→ **Task requirements**
Every line from the one containing "90% and 100%" to the one containing "Status: finished clean" in the records below, both included, must be set down exactly, and no other line.

Stored items
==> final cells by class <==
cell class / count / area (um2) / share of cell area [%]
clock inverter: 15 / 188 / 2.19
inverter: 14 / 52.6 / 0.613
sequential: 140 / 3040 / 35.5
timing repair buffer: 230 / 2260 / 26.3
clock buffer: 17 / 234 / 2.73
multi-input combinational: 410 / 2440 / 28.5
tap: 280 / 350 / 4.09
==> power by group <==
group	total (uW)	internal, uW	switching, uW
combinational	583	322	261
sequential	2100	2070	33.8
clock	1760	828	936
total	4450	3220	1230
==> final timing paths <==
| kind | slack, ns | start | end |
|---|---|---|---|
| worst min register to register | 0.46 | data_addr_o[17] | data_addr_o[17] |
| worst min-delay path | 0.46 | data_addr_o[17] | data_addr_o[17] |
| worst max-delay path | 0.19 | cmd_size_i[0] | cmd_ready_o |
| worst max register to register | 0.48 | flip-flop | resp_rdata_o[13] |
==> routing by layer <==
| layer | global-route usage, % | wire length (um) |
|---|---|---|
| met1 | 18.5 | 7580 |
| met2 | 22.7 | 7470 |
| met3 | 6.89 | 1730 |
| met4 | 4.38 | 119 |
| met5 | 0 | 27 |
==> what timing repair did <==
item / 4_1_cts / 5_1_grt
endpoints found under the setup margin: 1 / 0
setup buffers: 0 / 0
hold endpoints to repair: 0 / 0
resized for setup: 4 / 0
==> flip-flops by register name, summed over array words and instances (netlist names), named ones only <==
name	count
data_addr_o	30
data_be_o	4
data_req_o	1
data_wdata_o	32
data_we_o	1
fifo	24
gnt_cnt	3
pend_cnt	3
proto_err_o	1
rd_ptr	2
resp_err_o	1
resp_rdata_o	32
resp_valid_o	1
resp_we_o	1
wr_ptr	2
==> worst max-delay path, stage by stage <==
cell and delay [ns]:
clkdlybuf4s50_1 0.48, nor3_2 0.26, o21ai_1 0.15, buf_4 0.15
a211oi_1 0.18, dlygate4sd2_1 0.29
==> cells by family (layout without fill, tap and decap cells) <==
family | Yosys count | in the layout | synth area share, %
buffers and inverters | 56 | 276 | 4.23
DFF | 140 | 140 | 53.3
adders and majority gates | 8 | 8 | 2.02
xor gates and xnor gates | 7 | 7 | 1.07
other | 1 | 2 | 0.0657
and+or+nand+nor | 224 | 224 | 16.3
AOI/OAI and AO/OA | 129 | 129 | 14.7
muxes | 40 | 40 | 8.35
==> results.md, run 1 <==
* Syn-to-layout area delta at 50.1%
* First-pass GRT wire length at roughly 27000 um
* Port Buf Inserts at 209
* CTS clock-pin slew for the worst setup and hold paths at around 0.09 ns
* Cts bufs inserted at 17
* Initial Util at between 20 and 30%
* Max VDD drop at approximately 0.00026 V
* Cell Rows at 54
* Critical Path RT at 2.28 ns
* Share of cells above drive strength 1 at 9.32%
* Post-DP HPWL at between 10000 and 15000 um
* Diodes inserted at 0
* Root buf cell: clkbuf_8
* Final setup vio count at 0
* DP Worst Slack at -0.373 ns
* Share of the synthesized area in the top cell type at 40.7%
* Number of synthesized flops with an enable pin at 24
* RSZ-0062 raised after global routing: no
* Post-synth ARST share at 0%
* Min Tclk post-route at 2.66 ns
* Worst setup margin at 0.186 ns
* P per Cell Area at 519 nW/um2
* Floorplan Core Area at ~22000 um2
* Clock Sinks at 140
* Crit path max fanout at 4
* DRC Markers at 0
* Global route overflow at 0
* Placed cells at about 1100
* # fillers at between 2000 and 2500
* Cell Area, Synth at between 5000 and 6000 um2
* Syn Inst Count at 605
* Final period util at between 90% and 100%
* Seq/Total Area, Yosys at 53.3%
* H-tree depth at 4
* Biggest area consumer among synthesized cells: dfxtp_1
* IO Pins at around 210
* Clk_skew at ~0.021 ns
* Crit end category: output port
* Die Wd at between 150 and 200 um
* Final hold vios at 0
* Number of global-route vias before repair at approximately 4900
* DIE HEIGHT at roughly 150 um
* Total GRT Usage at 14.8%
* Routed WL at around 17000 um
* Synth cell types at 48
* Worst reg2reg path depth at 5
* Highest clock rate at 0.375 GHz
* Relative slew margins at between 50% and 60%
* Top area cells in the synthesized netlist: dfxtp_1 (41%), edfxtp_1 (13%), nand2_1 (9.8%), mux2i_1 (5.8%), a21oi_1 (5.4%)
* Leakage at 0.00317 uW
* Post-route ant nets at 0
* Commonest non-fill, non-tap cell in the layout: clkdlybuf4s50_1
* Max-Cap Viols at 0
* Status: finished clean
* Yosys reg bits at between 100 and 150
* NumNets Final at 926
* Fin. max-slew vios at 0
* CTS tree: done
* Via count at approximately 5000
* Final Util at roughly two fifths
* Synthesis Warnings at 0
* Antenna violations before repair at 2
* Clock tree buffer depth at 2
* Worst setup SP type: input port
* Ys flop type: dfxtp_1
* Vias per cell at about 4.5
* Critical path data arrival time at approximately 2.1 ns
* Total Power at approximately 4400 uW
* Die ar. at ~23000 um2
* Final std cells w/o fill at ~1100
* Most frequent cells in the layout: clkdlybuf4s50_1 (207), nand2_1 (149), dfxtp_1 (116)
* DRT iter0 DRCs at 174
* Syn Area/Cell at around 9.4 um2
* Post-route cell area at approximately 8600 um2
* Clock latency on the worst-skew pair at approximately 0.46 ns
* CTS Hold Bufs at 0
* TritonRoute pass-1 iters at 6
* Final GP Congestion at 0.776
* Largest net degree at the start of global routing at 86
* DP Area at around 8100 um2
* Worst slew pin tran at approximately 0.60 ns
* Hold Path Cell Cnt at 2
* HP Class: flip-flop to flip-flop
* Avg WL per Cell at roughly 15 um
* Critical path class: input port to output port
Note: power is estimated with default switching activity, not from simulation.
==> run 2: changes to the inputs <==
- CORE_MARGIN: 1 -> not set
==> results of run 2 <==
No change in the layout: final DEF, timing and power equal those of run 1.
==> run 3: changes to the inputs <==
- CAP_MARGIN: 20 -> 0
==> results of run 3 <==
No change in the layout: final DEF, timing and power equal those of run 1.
--- config.mk ---
export PLATFORM = sky130hd
export DESIGN_NAME = wave_dac_spi_driver
export DESIGN_NICKNAME = d
export VERILOG_FILES = /design/src/rtl/wave_dac_spi_driver.sv
export SDC_FILE = /design/constraint.sdc
export NUM_CORES = 1
export LEC_CHECK = 0
export BUFFER_PORTS_ARGS = -buffer_cell sky130_fd_sc_hd__clkbuf_2
export CAP_MARGIN = 15
export CORE_MARGIN = 3
export CORE_UTILIZATION = 50
export CTS_CLUSTER_SIZE = 16
export DETAILED_ROUTE_END_ITERATION = 8
export PLACE_DENSITY = 0.7
export SLEW_MARGIN = 20
export SYNTH_ARGS = -nofsm -noshare
export SYNTH_HDL_FRONTEND = slang
export SYNTH_SLANG_ARGS = --single-unit
--- constraint.sdc ---
create_clock -name clk_100kHz -period 4.7 [get_ports clk_100kHz]
set_input_delay 0.705 -clock clk_100kHz [delete_from_list [all_inputs] [get_ports clk_100kHz]]
set_output_delay 0.705 -clock clk_100kHz [all_outputs]
set_load 0.005 [all_outputs]
--- src/rtl/wave_dac_spi_driver.sv ---
// wave_dac_spi_driver: accepts 8-bit waveform samples over valid/ready and
// shifts each one MSB-first to a serial DAC as {CMD, sample, 4'b0000}.
// SCLK idles low; MOSI changes on falling SCLK edges so it is stable for a
// full SCLK period around every rising edge, where the DAC samples it.
module wave_dac_spi_driver #(
    parameter int unsigned CLK_DIV = 1,        // clk cycles per SCLK half-period (1..255)
    parameter logic [3:0]  CMD     = 4'b0011,  // DAC command nibble, frame bits [15:12]
    parameter int unsigned CS_GAP  = 2         // clk cycles CS_n stays high between frames (1..15)
) (
    input  logic       clk_100kHz,
    input  logic       rst_,
    input  logic [7:0] sample_in,
    input  logic       sample_valid,
    output logic       sample_ready,
    output logic       dac_sclk,
    output logic       dac_mosi,
    output logic       dac_cs_n,
    output logic       busy,
    output logic       frame_done,
    output logic [7:0] drop_cnt
);

    typedef enum logic [1:0] {
        ST_IDLE  = 2'd0,
        ST_SHIFT = 2'd1,
        ST_GAP   = 2'd2
    } state_t;

    localparam logic [7:0] DIV_LAST = 8'(CLK_DIV - 1);
    localparam logic [3:0] GAP_LAST = 4'(CS_GAP - 1);
    localparam logic [5:0] TOG_END  = 6'd32;

    state_t      r_state;
    logic [15:0] r_shift;
    logic [7:0]  r_div_cnt;
    logic [5:0]  r_tog_cnt;
    logic [3:0]  r_gap_cnt;
    logic        r_ready;
    logic        r_sclk;
    logic        r_mosi;
    logic        r_cs_n;
    logic        r_busy;
    logic        r_done;
    logic [7:0]  r_drop;

    logic [5:0]  w_tog_next;
    logic        w_accept;

    assign w_tog_next = r_tog_cnt + 6'd1;
    // Handshake uses the registered ready, so the edge where ready returns is not an accept.
    assign w_accept   = sample_valid && r_ready;

    // Frame sequencer: IDLE -> SHIFT (32 SCLK toggles) -> GAP (CS_n high) -> IDLE.
    always_ff @(posedge clk_100kHz or negedge rst_) begin
        if (!rst_) begin
            r_state   <= ST_IDLE;
            r_shift   <= 16'h0000;
            r_div_cnt <= 8'd0;
            r_tog_cnt <= 6'd0;
            r_gap_cnt <= 4'd0;
            r_ready   <= 1'b1;
            r_sclk    <= 1'b0;
            r_mosi    <= 1'b0;
            r_cs_n    <= 1'b1;
            r_busy    <= 1'b0;
            r_done    <= 1'b0;
        end else begin
            r_done <= 1'b0;
            case (r_state)
                ST_IDLE: begin
                    if (w_accept) begin
                        r_shift   <= {CMD, sample_in, 4'b0000};
                        r_mosi    <= CMD[3];
                        r_cs_n    <= 1'b0;
                        r_sclk    <= 1'b0;
                        r_busy    <= 1'b1;
                        r_ready   <= 1'b0;
                        r_div_cnt <= 8'd0;
                        r_tog_cnt <= 6'd0;
                        r_state   <= ST_SHIFT;
                    end
                end
                ST_SHIFT: begin
                    if (r_div_cnt == DIV_LAST) begin
                        r_div_cnt <= 8'd0;
                        r_tog_cnt <= w_tog_next;
                        if (w_tog_next == TOG_END) begin
                            // Last falling edge closes the frame.
                            r_sclk    <= 1'b0;
                            r_mosi    <= 1'b0;
                            r_cs_n    <= 1'b1;
                            r_done    <= 1'b1;
                            r_gap_cnt <= 4'd0;
                            r_state   <= ST_GAP;
                        end else begin
                            r_sclk <= ~r_sclk;
                            // Even toggles are falling edges: present the next bit.
                            if (!w_tog_next[0]) begin
                                r_shift <= {r_shift[14:0], 1'b0};
                                r_mosi  <= r_shift[14];
                            end
                        end
                    end else begin
                        r_div_cnt <= r_div_cnt + 8'd1;
                    end
                end
                ST_GAP: begin
                    if (r_gap_cnt == GAP_LAST) begin
                        r_ready <= 1'b1;
                        r_busy  <= 1'b0;
                        r_state <= ST_IDLE;
                    end else begin
                        r_gap_cnt <= r_gap_cnt + 4'd1;
                    end
                end
                default: r_state <= ST_IDLE;
            endcase
        end
    end

    // Overrun counter: every offered-but-not-ready edge, saturating at 255.
    always_ff @(posedge clk_100kHz or negedge rst_) begin
        if (!rst_) begin
            r_drop <= 8'd0;
        end else if (sample_valid && !r_ready && (r_drop != 8'hFF)) begin
            r_drop <= r_drop + 8'd1;
        end
    end

    assign sample_ready = r_ready;
    assign dac_sclk     = r_sclk;
    assign dac_mosi     = r_mosi;
    assign dac_cs_n     = r_cs_n;
    assign busy         = r_busy;
    assign frame_done   = r_done;
    assign drop_cnt     = r_drop;

endmodule

-- Word level (Yosys, flattened, before mapping)
Cells that the tools add are included.
- $add $sub $neg: 4
- eq/ne operators: 13
- multiplexer cells: 39
- bitwise logic cells: 1
- reductions and logical operators: 17
- operators with widths (kind ; count):
    two-way mux 15 bit ; 4
    one-hot mux 15 bit (2 select lines) ; 1
    adder 8 x 1 -> 8 bit (second input constant) ; 2
    two-way mux 8 bit ; 2
    one-hot mux 8 bit (2 select lines) ; 1
    AND reduction 4 bit ; 4
    two-way mux 1 bit ; 14
    != test 2 bit (second input constant) ; 7
    two-way mux 4 bit ; 3
    two-way mux 6 bit ; 2
    one-hot mux 6 bit (2 select lines) ; 1
    one-hot mux 1 bit (2 select lines) ; 5
    logical NOT 8 bit ; 1
    two-way mux 2 bit ; 4
    != test 8 bit (second input constant) ; 1
    one-hot mux 4 bit (2 select lines) ; 1
    adder 6 x 1 -> 6 bit (second input constant) ; 1
    equality test 6 bit (second input constant) ; 1
    one-hot mux 2 bit (3 select lines) ; 1
    AND reduction 3 bit ; 2
    nonzero test 2 bit ; 3
    AND reduction 5 bit ; 1
    adder 4 x 1 -> 4 bit (second input constant) ; 1
    equality test 4 x 1 -> 1 bit (second input constant) ; 1
    other kinds (8) ; 10
- flip-flop bits (word level): 49
- logic and storage cells: 86

-- Logic depth before layout (Yosys ltp)
- word-level depth: 5
- depth in mapped cells: 8

-- Least setup slack after synthesis
OpenSTA, ideal clock, no wires.
- path type: reg2reg
- start point: reg r_drop[0], in the netlist drop_cnt[0]
- end point: reg r_drop[7], in the netlist drop_cnt[7]
- library setup time: 0.124 ns
- data arrival time: 1.731 ns
- required time: 4.576 ns
- path slack: 2.844 ns
- cell stages (with the launch flop): 7
- period minus slack after synthesis: 1.856 ns
- cell sequence: dfrtp_1 > ha_1 > and3_1 > a311oi_2 > and4_1 > nand3_1 > xnor2_1
- cells in the longest elaborated chain, start to end: 2
- elaborated cells on any way between the ends: 3
- those cells by class: 1 x add/sub; 1 x eq/ne; 1 x reduce/logical
- ends and longest elaborated chain (item ; line ; source):
    start: declaration ; 44 ; logic [7:0] r_drop;
    start signal: assignment ; 126 ; r_drop <= r_drop + 8'd1;
    branches (longest 2 deep; another with adder 8 x 1 -> 8 bit) ; n/a ;
Several ways; the timed one is not identified.
A chain may end at the register's enable or synchronous reset.

-- Worst setup path in the final report
- start point: reg r_drop[0], in the netlist drop_cnt[0]
- end point: reg r_drop[5], in the netlist drop_cnt[5]
Same word-level chain as after synthesis.
## config.mk

```make
export PLATFORM = sky130hd
export DESIGN_NAME = mod_counter
export DESIGN_NICKNAME = d
export VERILOG_FILES = /design/src/rtl/counter_pkg.sv /design/src/rtl/counter_prescaler.sv /design/src/rtl/mod_counter.sv
export SDC_FILE = /design/constraint.sdc
export NUM_CORES = 1
export LEC_CHECK = 0
export ABC_AREA = 1
export CAP_MARGIN = 20
export CORE_UTILIZATION = 53
export DETAILED_ROUTE_END_ITERATION = 16
export PLACE_DENSITY = 0.81
export SLEW_MARGIN = 10
export SYNTH_ARGS = -nofsm -noshare
export SYNTH_HDL_FRONTEND = slang
export SYNTH_HIERARCHICAL = 1
export SYNTH_SLANG_ARGS = --single-unit
```

## constraint.sdc

```tcl
create_clock -name clock -period 2.59 [get_ports clock]
set_input_delay 0.518 -clock clock [delete_from_list [all_inputs] [get_ports clock]]
set_output_delay 0.518 -clock clock [all_outputs]
set_load 0.01 [all_outputs]
```

## src/rtl/counter_pkg.sv

```systemverilog
// Shared constants for mod_counter: run-mode encodings and direction values.
package counter_pkg;

    typedef enum logic [1:0] {
        MODE_WRAP    = 2'b00,
        MODE_SAT     = 2'b01,
        MODE_ONESHOT = 2'b10,
        MODE_RSVD    = 2'b11
    } mode_e;

    localparam logic DIR_UP = 1'b1;
    localparam logic DIR_DN = 1'b0;

endpackage

```

## src/rtl/counter_prescaler.sv

```systemverilog
// Divides enabled cycles by PRESCALE. tick is high on the enabled cycle in which
// the phase counter sits at PRESCALE-1; clear restarts the phase at 0.
module counter_prescaler #(
    parameter int PRESCALE = 4
) (
    input  logic clock,
    input  logic reset,
    input  logic clear,
    input  logic enable,
    output logic tick
);

    localparam int unsigned CW = (PRESCALE > 1) ? $clog2(PRESCALE) : 1;
    localparam logic [CW-1:0] LAST = CW'(PRESCALE - 1);

    logic [CW-1:0] cnt_q;
    logic [CW-1:0] cnt_d;

    assign tick = enable && (cnt_q == LAST);

    // Next phase: clear wins, enable advances, otherwise frozen.
    always_comb begin
        cnt_d = cnt_q;
        if (clear) begin
            cnt_d = '0;
        end else if (enable) begin
            cnt_d = (cnt_q == LAST) ? '0 : cnt_q + CW'(1);
        end
    end

    // Phase register with synchronous reset.
    always_ff @(posedge clock) begin
        if (reset) begin
            cnt_q <= '0;
        end else begin
            cnt_q <= cnt_d;
        end
    end

endmodule

```

## src/rtl/mod_counter.sv

```systemverilog
// Parametrised up/down counter with load and wrap/saturate/one-shot modes.
// Optional build macro: COUNTER_PRESCALE_EN (steps only every PRESCALE enabled cycles).
module mod_counter
    import counter_pkg::*;
#(
    parameter int WIDTH     = 8,
    parameter int MAX_VAL   = 2**WIDTH - 1,
    parameter int RESET_VAL = 0,
    parameter int PRESCALE  = 4
) (
    input  logic             clock,
    input  logic             reset,
    input  logic             enable,
    input  logic             up_down,
    input  logic             load,
    input  logic [WIDTH-1:0] load_value,
    input  logic [1:0]       mode,
    output logic [WIDTH-1:0] counter_out,
    output logic             tc,
    output logic             at_limit,
    output logic             done
);

    localparam logic [WIDTH-1:0] MAX_V   = WIDTH'(MAX_VAL);
    localparam logic [WIDTH-1:0] RESET_V = WIDTH'(RESET_VAL);

    // Elaboration-time parameter sanity checks.
    if (WIDTH < 2) begin : g_bad_width
        $error("mod_counter: WIDTH must be >= 2");
    end
    if (MAX_VAL < 1 || MAX_VAL > 2**WIDTH - 1) begin : g_bad_max
        $error("mod_counter: MAX_VAL out of range");
    end
    if (RESET_VAL < 0 || RESET_VAL > MAX_VAL) begin : g_bad_reset
        $error("mod_counter: RESET_VAL out of range");
    end
    if (PRESCALE < 1) begin : g_bad_prescale
        $error("mod_counter: PRESCALE must be >= 1");
    end

    logic [WIDTH-1:0] cnt_q, cnt_d;
    logic             tc_q, tc_d;
    logic             lim_q, lim_d;
    logic             done_q, done_d;

    logic             pre_tick;
    logic             step;
    logic [WIDTH-1:0] bnd;
    logic [WIDTH-1:0] load_clamped;
    mode_e            mode_sel;

`ifdef COUNTER_PRESCALE_EN
    counter_prescaler #(
        .PRESCALE (PRESCALE)
    ) u_prescaler (
        .clock  (clock),
        .reset  (reset),
        .clear  (load),
        .enable (enable),
        .tick   (pre_tick)
    );
`else
    assign pre_tick = 1'b1;
`endif

    assign mode_sel     = mode_e'(mode);
    assign bnd          = (up_down == DIR_UP) ? MAX_V : '0;
    assign load_clamped = (load_value > MAX_V) ? MAX_V : load_value;
    // A set done flag blocks every step, whatever the current mode.
    assign step         = enable && !load && pre_tick && !done_q;

    // Next-state: load > step > hold; at_limit compares the next value.
    always_comb begin
        cnt_d  = cnt_q;
        tc_d   = 1'b0;
        done_d = done_q;
        if (load) begin
            cnt_d  = load_clamped;
            done_d = 1'b0;
        end else if (step) begin
            case (mode_sel)
                MODE_SAT, MODE_ONESHOT: begin
                    if (cnt_q != bnd) begin
                        cnt_d = (up_down == DIR_UP) ? cnt_q + WIDTH'(1) : cnt_q - WIDTH'(1);
                        if (cnt_d == bnd) begin
                            tc_d = 1'b1;
                            if (mode_sel == MODE_ONESHOT) begin
                                done_d = 1'b1;
                            end
                        end
                    end
                end
                default: begin
                    if (up_down == DIR_UP) begin
                        if (cnt_q == MAX_V) begin
                            cnt_d = '0;
                            tc_d  = 1'b1;
                        end else begin
                            cnt_d = cnt_q + WIDTH'(1);
                        end
                    end else begin
                        if (cnt_q == '0) begin
                            cnt_d = MAX_V;
                            tc_d  = 1'b1;
                        end else begin
                            cnt_d = cnt_q - WIDTH'(1);
                        end
                    end
                end
            endcase
        end
        lim_d = (cnt_d == bnd);
    end

    // Output registers with synchronous reset; at_limit resets assuming up direction.
    always_ff @(posedge clock) begin
        if (reset) begin
            cnt_q  <= RESET_V;
            tc_q   <= 1'b0;
            lim_q  <= (RESET_V == MAX_V);
            done_q <= 1'b0;
        end else begin
            cnt_q  <= cnt_d;
            tc_q   <= tc_d;
            lim_q  <= lim_d;
            done_q <= done_d;
        end
    end

    assign counter_out = cnt_q;
    assign tc          = tc_q;
    assign at_limit    = lim_q;
    assign done        = done_q;

endmodule

```
## src/rtl/clk_sel_scheduler.sv

```systemverilog
// rtl/clk_sel_scheduler.sv - divided-clock select scheduler; define CLK_SCHED_FIXED_PRIO_EN for fixed priority arbitration
module clk_sel_scheduler #(
   parameter int HOLD_W = 8,
   parameter int NREQ   = 4
) (
   input  logic                sys_clk,
   input  logic                rst,
   input  logic                en,
   input  logic [31:0]         cnt,
   input  logic [NREQ-1:0]     req,
   input  logic [5*NREQ-1:0]   req_sel,
   input  logic [HOLD_W-1:0]   hold_ticks,
   output logic [4:0]          sel,
   output logic [NREQ-1:0]     gnt,
   output logic                busy,
   output logic                done
);

   typedef enum logic [1:0] {
      S_IDLE    = 2'd0,
      S_SWITCH  = 2'd1,
      S_RUN     = 2'd2,
      S_RELEASE = 2'd3
   } state_t;

   state_t              state_q, state_d;
   logic [4:0]          sel_q, sel_d;
   logic [4:0]          tgt_q, tgt_d;
   logic [1:0]          idx_q, idx_d;
   logic [HOLD_W-1:0]   left_q, left_d;
   logic                hist_q, hist_d;
`ifndef CLK_SCHED_FIXED_PRIO_EN
   logic [1:0]          last_q, last_d;
`endif

   logic [4:0]          sel_arr [NREQ];
   logic [1:0]          win_idx;
   logic                win_found;
   logic [4:0]          win_tgt;
   logic [4:0]          max_sel;
   logic [31:0]         low_mask;
   logic                safe_pt;
   logic                cur_bit;

   // unpack the per-requester select fields
   always_comb begin
      for (int k = 0; k < NREQ; k++) begin
         sel_arr[k] = req_sel[5*k +: 5];
      end
   end

   // winner search: fixed priority from 0, or round-robin starting after the last grant
   always_comb begin
      logic [1:0] cand;
      win_found = 1'b0;
      win_idx   = 2'd0;
      cand      = 2'd0;
      for (int k = 0; k < NREQ; k++) begin
`ifdef CLK_SCHED_FIXED_PRIO_EN
         cand = 2'(k);
`else
         cand = last_q + 2'(k + 1);
`endif
         if (!win_found && req[cand]) begin
            win_found = 1'b1;
            win_idx   = cand;
         end
      end
   end

   assign win_tgt  = sel_arr[win_idx];
   assign max_sel  = (sel_q > tgt_q) ? sel_q : tgt_q;
   assign low_mask = 32'hFFFF_FFFF >> (5'd31 - max_sel);
   assign safe_pt  = en && ((cnt & low_mask) == low_mask);
   assign cur_bit  = cnt[sel_q];

   // state and datapath registers
   always_ff @(posedge sys_clk) begin
      if (!rst) begin
         state_q <= S_IDLE;
         sel_q   <= 5'd0;
         tgt_q   <= 5'd0;
         idx_q   <= 2'd0;
         left_q  <= '0;
         hist_q  <= 1'b0;
`ifndef CLK_SCHED_FIXED_PRIO_EN
         last_q  <= 2'd3;
`endif
      end else begin
         state_q <= state_d;
         sel_q   <= sel_d;
         tgt_q   <= tgt_d;
         idx_q   <= idx_d;
         left_q  <= left_d;
         hist_q  <= hist_d;
`ifndef CLK_SCHED_FIXED_PRIO_EN
         last_q  <= last_d;
`endif
      end
   end

   // next-state logic; a dropped request aborts regardless of en
   always_comb begin
      state_d = state_q;
      sel_d   = sel_q;
      tgt_d   = tgt_q;
      idx_d   = idx_q;
      left_d  = left_q;
      hist_d  = hist_q;
`ifndef CLK_SCHED_FIXED_PRIO_EN
      last_d  = last_q;
`endif
      case (state_q)
         S_IDLE: begin
            if (en && win_found) begin
               idx_d   = win_idx;
               tgt_d   = win_tgt;
               left_d  = (hold_ticks == '0) ? HOLD_W'(1) : hold_ticks;
               hist_d  = cnt[win_tgt];
               state_d = (win_tgt == sel_q) ? S_RUN : S_SWITCH;
            end
         end
         S_SWITCH: begin
            if (!req[idx_q]) begin
               state_d = S_RELEASE;
            end else if (safe_pt) begin
               sel_d   = tgt_q;
               hist_d  = cnt[tgt_q];
               state_d = S_RUN;
            end
         end
         S_RUN: begin
            if (!req[idx_q]) begin
               state_d = S_RELEASE;
            end else if (en) begin
               hist_d = cur_bit;
               if (cur_bit && !hist_q) begin
                  left_d = left_q - HOLD_W'(1);
                  if (left_q == HOLD_W'(1)) begin
                     state_d = S_RELEASE;
                  end
               end
            end
         end
         S_RELEASE: begin
`ifndef CLK_SCHED_FIXED_PRIO_EN
            last_d  = idx_q;
`endif
            state_d = S_IDLE;
         end
         default: state_d = S_IDLE;
      endcase
   end

   // grant decode: live only while switching or running
   always_comb begin
      gnt = '0;
      if (state_q == S_SWITCH || state_q == S_RUN) begin
         gnt[idx_q] = 1'b1;
      end
   end

   assign sel  = sel_q;
   assign busy = (state_q != S_IDLE);
   assign done = (state_q == S_RELEASE);

endmodule
```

→ **Response**
* Final period util at between 90% and 100%
* Seq/Total Area, Yosys at 53.3%
* H-tree depth at 4
* Biggest area consumer among synthesized cells: dfxtp_1
* IO Pins at around 210
* Clk_skew at ~0.021 ns
* Crit end category: output port
* Die Wd at between 150 and 200 um
* Final hold vios at 0
* Number of global-route vias before repair at approximately 4900
* DIE HEIGHT at roughly 150 um
* Total GRT Usage at 14.8%
* Routed WL at around 17000 um
* Synth cell types at 48
* Worst reg2reg path depth at 5
* Highest clock rate at 0.375 GHz
* Relative slew margins at between 50% and 60%
* Top area cells in the synthesized netlist: dfxtp_1 (41%), edfxtp_1 (13%), nand2_1 (9.8%), mux2i_1 (5.8%), a21oi_1 (5.4%)
* Leakage at 0.00317 uW
* Post-route ant nets at 0
* Commonest non-fill, non-tap cell in the layout: clkdlybuf4s50_1
* Max-Cap Viols at 0
* Status: finished clean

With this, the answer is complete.